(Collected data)
────────────────────────────────────────

[config.mk]
export PLATFORM = sky130hd
export DESIGN_NAME = sketch_issue_ctrl
export DESIGN_NICKNAME = d
export VERILOG_FILES = /design/src/rtl/sketch_issue_ctrl.sv
export SDC_FILE = /design/constraint.sdc
export NUM_CORES = 1
export LEC_CHECK = 0
export ABC_CLOCK_PERIOD_IN_PS = 6000
export CORE_ASPECT_RATIO = 1.25
export CORE_MARGIN = 5
export CORE_UTILIZATION = 50
export DETAILED_ROUTE_END_ITERATION = 8
export DONT_BUFFER_PORTS = 1
export GPL_TIMING_DRIVEN = 0
export PLACE_DENSITY_LB_ADDON = 0.05
export SLEW_MARGIN = 15
export SYNTH_ARGS = -nofsm -noshare
export SYNTH_HDL_FRONTEND = slang
export SYNTH_SLANG_ARGS = --single-unit
[constraint.sdc]
create_clock -name clk -period 6 [get_ports clk]
set_clock_uncertainty 0.1 [all_clocks]
set_input_delay 1.2 -clock clk [delete_from_list [all_inputs] [get_ports clk]]
set_output_delay 1.2 -clock clk [all_outputs]
set_load 0.03 [all_outputs]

────────────────────────────────────────

## PROBLEM TO WORK ON
Retype the data precisely.

## RESULT BELOW
[config.mk]
export PLATFORM = sky130hd
export DESIGN_NAME = sketch_issue_ctrl
export DESIGN_NICKNAME = d
export VERILOG_FILES = /design/src/rtl/sketch_issue_ctrl.sv
export SDC_FILE = /design/constraint.sdc
export NUM_CORES = 1
export LEC_CHECK = 0
export ABC_CLOCK_PERIOD_IN_PS = 6000
export CORE_ASPECT_RATIO = 1.25
export CORE_MARGIN = 5
export CORE_UTILIZATION = 50
export DETAILED_ROUTE_END_ITERATION = 8
export DONT_BUFFER_PORTS = 1
export GPL_TIMING_DRIVEN = 0
export PLACE_DENSITY_LB_ADDON = 0.05
export SLEW_MARGIN = 15
export SYNTH_ARGS = -nofsm -noshare
export SYNTH_HDL_FRONTEND = slang
export SYNTH_SLANG_ARGS = --single-unit
[constraint.sdc]
create_clock -name clk -period 6 [get_ports clk]
set_clock_uncertainty 0.1 [all_clocks]
set_input_delay 1.2 -clock clk [delete_from_list [all_inputs] [get_ports clk]]
set_output_delay 1.2 -clock clk [all_outputs]
set_load 0.03 [all_outputs]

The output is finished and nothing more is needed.